*Problem to work on*: After finding the line with "rf_wdata | 8 |" in the entries below, retype exactly each line from there through the line with "after global placement,req1_valid,req1_ready,0.51,5", including that final line.

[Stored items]
* * *
**config.mk**
```make
export PLATFORM = sky130hd
export DESIGN_NAME = rf_wr_arbiter
export DESIGN_NICKNAME = d
export VERILOG_FILES = /design/src/rtl/roe_pkg.sv /design/src/rtl/rr_arb2.sv /design/src/rtl/rf_wr_arbiter.sv
export SDC_FILE = /design/constraint.sdc
export NUM_CORES = 1
export LEC_CHECK = 0
export CELL_PAD_IN_SITES_DETAIL_PLACEMENT = 1
export CELL_PAD_IN_SITES_GLOBAL_PLACEMENT = 1
export CORE_MARGIN = 2
export CORE_UTILIZATION = 32
export CTS_CLUSTER_DIAMETER = 150
export DETAILED_ROUTE_END_ITERATION = 8
export PLACE_DENSITY = 0.93
export SKIP_CTS_REPAIR_TIMING = 1
export SLEW_MARGIN = 5
export SYNTH_ARGS = -nofsm -noshare
export SYNTH_HDL_FRONTEND = slang
export SYNTH_SLANG_ARGS = --single-unit
```
**constraint.sdc**
```tcl
create_clock -name clk -period 5.28 [get_ports clk]
set_clock_uncertainty 0.15 [all_clocks]
set_input_delay 1.584 -clock clk [delete_from_list [all_inputs] [get_ports clk]]
set_output_delay 1.584 -clock clk [all_outputs]
set_load 0.02 [all_outputs]
```
**src/rtl/roe_pkg.sv**
```systemverilog
// Shared widths and types for the register-file write arbiter.
package roe_pkg;
  localparam int DW = 8;
  localparam int IW = 2;
  localparam int PW = 2;
  localparam int CW = 8;

  typedef enum logic {
    REQ_ALU  = 1'b0,
    REQ_LOAD = 1'b1
  } req_id_t;

  typedef struct packed {
    logic [IW-1:0] idx;
    logic [DW-1:0] data;
  } wr_req_t;
endpackage

```
**src/rtl/rr_arb2.sv**
```systemverilog
// 2-way round-robin picker returning a one-hot grant; the winner is whoever did not win last.
// Latency: combinational. Backpressure: a requester that is not granted simply sees no grant.
module rr_arb2
  import roe_pkg::*;
(
  input  logic [1:0] valid,
  input  req_id_t    last_grant,
  output logic [1:0] grant
);

  always_comb begin
    grant = 2'b00;
    if (valid[0] && (!valid[1] || last_grant == REQ_LOAD)) begin
      grant[0] = 1'b1;
    end else if (valid[1]) begin
      grant[1] = 1'b1;
    end
  end

endmodule

```
**src/rtl/rf_wr_arbiter.sv**
```systemverilog
// Shares the register-file write port between ALU and load writeback and owns the play-area bank.
// Latency: 1 cycle from grant to rf_we. Backpressure: the losing requester holds until its ready.
module rf_wr_arbiter
  import roe_pkg::*;
#(
  parameter int DW = roe_pkg::DW,
  parameter int IW = roe_pkg::IW,
  parameter int PW = roe_pkg::PW,
  parameter int CW = roe_pkg::CW
) (
  input  logic             clk,
  input  logic             reset,
  input  logic [PW:0]      set_pa,
  input  logic             req0_valid,
  input  logic [IW-1:0]    req0_idx,
  input  logic [DW-1:0]    req0_data,
  output logic             req0_ready,
  input  logic             req1_valid,
  input  logic [IW-1:0]    req1_idx,
  input  logic [DW-1:0]    req1_data,
  output logic             req1_ready,
  output logic             rf_we,
  output logic [PW+IW-1:0] rf_waddr,
  output logic [DW-1:0]    rf_wdata,
  output logic [PW-1:0]    cur_pa,
  output logic             alu_stall,
  output logic [CW-1:0]    wait_cnt
);

  req_id_t       last_grant;
  logic [1:0]    grant;
  logic [PW-1:0] pa_eff;
  logic          stall_any;
  wr_req_t       sel;

  rr_arb2 u_arb (
    .valid      ({req1_valid, req0_valid}),
    .last_grant (last_grant),
    .grant      (grant)
  );

  // Ready is suppressed while reset is held so nothing is consumed that would be dropped.
  assign req0_ready = grant[0] & ~reset;
  assign req1_ready = grant[1] & ~reset;
  assign alu_stall  = req0_valid & ~req0_ready;
  assign stall_any  = alu_stall | (req1_valid & ~req1_ready);

  // A PA update in the same cycle as a grant is bypassed into the write address.
  assign pa_eff = set_pa[PW] ? set_pa[PW-1:0] : cur_pa;

  always_comb begin
    sel.idx  = req0_idx;
    sel.data = req0_data;
    if (grant[1]) begin
      sel.idx  = req1_idx;
      sel.data = req1_data;
    end
  end

  always_ff @(posedge clk or posedge reset) begin
    if (reset) begin
      rf_we      <= 1'b0;
      rf_waddr   <= '0;
      rf_wdata   <= '0;
      cur_pa     <= '0;
      last_grant <= REQ_LOAD;
      wait_cnt   <= '0;
    end else begin
      rf_we <= |grant;
      if (|grant) begin
        rf_waddr   <= {pa_eff, sel.idx};
        rf_wdata   <= sel.data;
        last_grant <= grant[1] ? REQ_LOAD : REQ_ALU;
      end
      if (set_pa[PW]) begin
        cur_pa <= set_pa[PW-1:0];
      end
      if (stall_any && wait_cnt != '1) begin
        wait_cnt <= wait_cnt + 1'b1;
      end
    end
  end

endmodule

```
==> flow_metrics.env, run 1 <==
export IMPL_grt_total_usage_pct=16.51
export IMPL_hold_ws_ns=0.3716
export IMPL_r2r_slack_ns=3.57
export IMPL_syn_to_final_growth_pct=52.65
export IMPL_synthTopCellsByCount="23 x dfrtp_1, 12 x a21oi_1, 12 x inv_1, 12 x nor2_1"
export IMPL_drc=0
export IMPL_timing_rr_start="wait_cnt[3]"
export IMPL_grt_max_degree=30
export IMPL_fmax_ghz=0.2057
export IMPL_final_nets=201
export IMPL_die_h_um=64.69
export IMPL_firstDrtPassIters=4
export IMPL_period_share_pct=92.06
export IMPL_diodes=0
export IMPL_rsz0062_at_grt="false"
export IMPL_min_delay_start="rf_waddr[2]"
export IMPL_crit_family="buffers and inverters"
export IMPL_yosys_cell_types_count=29
export IMPL_end_kind="primary output"
export IMPL_utilization_pct=49.90
export IMPL_synth_top_area_cell="dfrtp_1"
export IMPL_vias=1094
export IMPL_synth_area_mm2=0.001179
export IMPL_synthFlopType="dfrtp_1"
export IMPL_vdd_ir_drop_worst_uv=100.7
export IMPL_grt_pass1_wl_um=5347
export IMPL_start_util_pct=32.69
export IMPL_slew_limit_headroom_pct=79.80
export IMPL_finalWirelength_um=3229
export IMPL_yosysMostFrequentCell="dfrtp_1"
export IMPL_grt_pass1_vias=1208
export IMPL_cp_data_arrival_time_ns=3.13
export IMPL_powerDensity_mw_per_mm2=361.7
export IMPL_pre_cts_ws_ns=0.4011
export IMPL_async_reset_ff_share_pct=100.0
export IMPL_overflow=0
export IMPL_ys_warn_count=0
export IMPL_p_total_mw=0.6507
export IMPL_setup_violations=0
export IMPL_fin_area_mm2=0.001799
export IMPL_slowest_delay_ns=0.62
export IMPL_finalWorstSetupSlack_ns=0.4194
export IMPL_clock_sinks=24
export IMPL_clk_pin_slew_ns=0.07
export IMPL_worstHoldPathType="register to register"
export IMPL_dieArea_mm2=0.004185
export IMPL_core_area_mm2=0.003606
export IMPL_synth_seq_cells=24
export IMPL_h_tree_depth=1
export IMPL_die_w_um=64.69
export IMPL_cp_max_fo=3
export IMPL_synth_nets=147
export IMPL_clockBufferDepth=2
export IMPL_postPlaceCellArea_mm2=0.001754
export IMPL_hold_path_depth=1
export IMPL_io_pins=53
export IMPL_drive_above_1_share_pct=11.63
export IMPL_port_buffers=52
export IMPL_status="complete, no violations"
export IMPL_antenna_found_initial=0
export IMPL_avgSynthCellArea_um2=9.904
export IMPL_worstMarginPinSlew_ns=0.3030
export IMPL_min_period_ns=4.861
export IMPL_ys_seq_area_share_pct=51.06
export IMPL_clock_tree_root_cell="clkbuf_8"
export IMPL_cts_tree="yes"
export IMPL_wire_per_inst_um=14.68
export IMPL_report_final_slew_viol_count=0
export IMPL_cts_buffers=3
export IMPL_ant_nets=0
export IMPL_hold_viol_final=0
export IMPL_synth_edff_count=0
export IMPL_critPathMostFrequentCell="clkdlybuf4s50_1"
export IMPL_place_inst=216
export IMPL_dp_hpwl_um=2553
export IMPL_crit_path_cell_trace="clkdlybuf4s50_1 > inv_1 > and3_1 > nor2b_1 > clkdlybuf4s50_1"
export IMPL_critPathKind="input port to primary output"
export IMPL_holdPathEnd="rf_waddr[2]"
export IMPL_yosys_area_top_type_share_pct=48.83
export IMPL_clk_latency_ns=0.27
export IMPL_crit_path_start_kind="input port"
export IMPL_worstReg2RegEnd="wait_cnt[1]"
export IMPL_cp_required_ns=3.55
export IMPL_syn_inst=119
export IMPL_drt_iter0_markers=47
export IMPL_cp_slowest_cell="clkdlybuf4s50_1"
export IMPL_p_leak_nw=0.7510
export IMPL_gp_congestion=0.7687
export IMPL_viasPerCell=4.973
export IMPL_path_buf_inv=3
export IMPL_reg2reg_depth=4
export IMPL_std_cell_rows=22
export IMPL_setup_tns_ns=0
export IMPL_netlist_top_cells_area="dfrtp_1 49%, mux2_2 5.7%, a31oi_1 5.3%"
export IMPL_layoutNonFillerInstCount=220
export IMPL_drv_cap=0
## registers in the layout (all words and copies together) (netlist names)
| register | count |
|---|---|
| rf_wdata | 8 |
| wait_cnt | 8 |
| rf_waddr | 4 |
| cur_pa | 2 |
| last_grant | 1 |
| rf_we | 1 |
## where the power goes
part | switching (mW) | total, mW | internal (mW)
registers | 0.0474 | 0.275 | 0.227
logic | 0.127 | 0.266 | 0.139
clock network | 0.0561 | 0.110 | 0.0539
total | 0.231 | 0.651 | 0.420
## metal layers
layer	wire length, um	track usage, %
met5	0	0
met4	55	7.181
met3	171	3.299
met2	1687	30.86
met1	1314	17.94
## worst reg2reg max path, stage by stage, from the launching register on
cell,delay (ns)
dfrtp_1,0.45
and4_1,0.27
nand2_1,0.16
o21ai_2,0.23
mux2_2,0.35
## logic make-up after synthesis
logic type	share of synthesized area, %
DFF	51.06
xor gates and xnor gates	2.972
and+or+nand+nor	11.89
AOI/OAI and AO/OA	19.53
adders and majority gates	2.017
buffers and inverters	6.793
muxes	5.732
## worst max path at each step
stage,from,to,slack (ns),cells after the start
after detailed placement,reset,alu_stall,0.40,5
final,reset,alu_stall,0.42,5
after global routing,reset,alu_stall,0.34,5
after global placement,req1_valid,req1_ready,0.51,5
after floorplan,reset,alu_stall,0.89,3
after CTS,reset,alu_stall,0.39,5
## layout by cell type (no fill, tap or decap), drive strengths merged
cell	count
nand2	4
and4	3
dfstp	1
o21a	1
mux2	6
xnor2	4
o21ai	2
ha	1
nor2b	1
o22ai	10
nand2b	2
nor2	12
a31oi	10
nand3	1
buf	4
a41oi	1
inv	12
a21oi	12
clkdlybuf4s50	52
or2	1
o2111ai	1
nand4	1
and3	2
clkbuf	4
dfrtp	23
maj3	1
## layout make-up
class | instances | area, um^2
Fill cell | 402 | 1807
Sequential cell | 24 | 601.8
Timing Repair Buffer | 56 | 550.5
Multi-Input combinational cell | 76 | 496.7
Tap cell | 48 | 60.06
Clock buffer | 4 | 45.04
Inverter | 12 | 45.04
(Power assumes the default switching activity.)
==> run 2: changes to the inputs <==
Settings changed: ABC_AREA set to 1, CORE_UTILIZATION 32 to 31, PLACE_DENSITY 0.93 to 0.94.
Clock period 5.28 ns to 5.85 ns, I/O delays scaled along.
==> run 2 against run 1 <==
Effect of this change: combinational power is 20% lower; non-clock buffer count fell by 1; sequential cell count is the same; die area rose by 4.2%; critical path type unchanged; largest cell class unchanged.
* * *
*The answer*:
| rf_wdata | 8 |
| wait_cnt | 8 |
| rf_waddr | 4 |
| cur_pa | 2 |
| last_grant | 1 |
| rf_we | 1 |
## where the power goes
part | switching (mW) | total, mW | internal (mW)
registers | 0.0474 | 0.275 | 0.227
logic | 0.127 | 0.266 | 0.139
clock network | 0.0561 | 0.110 | 0.0539
total | 0.231 | 0.651 | 0.420
## metal layers
layer	wire length, um	track usage, %
met5	0	0
met4	55	7.181
met3	171	3.299
met2	1687	30.86
met1	1314	17.94
## worst reg2reg max path, stage by stage, from the launching register on
cell,delay (ns)
dfrtp_1,0.45
and4_1,0.27
nand2_1,0.16
o21ai_2,0.23
mux2_2,0.35
## logic make-up after synthesis
logic type	share of synthesized area, %
DFF	51.06
xor gates and xnor gates	2.972
and+or+nand+nor	11.89
AOI/OAI and AO/OA	19.53
adders and majority gates	2.017
buffers and inverters	6.793
muxes	5.732
## worst max path at each step
stage,from,to,slack (ns),cells after the start
after detailed placement,reset,alu_stall,0.40,5
final,reset,alu_stall,0.42,5
after global routing,reset,alu_stall,0.34,5
after global placement,req1_valid,req1_ready,0.51,5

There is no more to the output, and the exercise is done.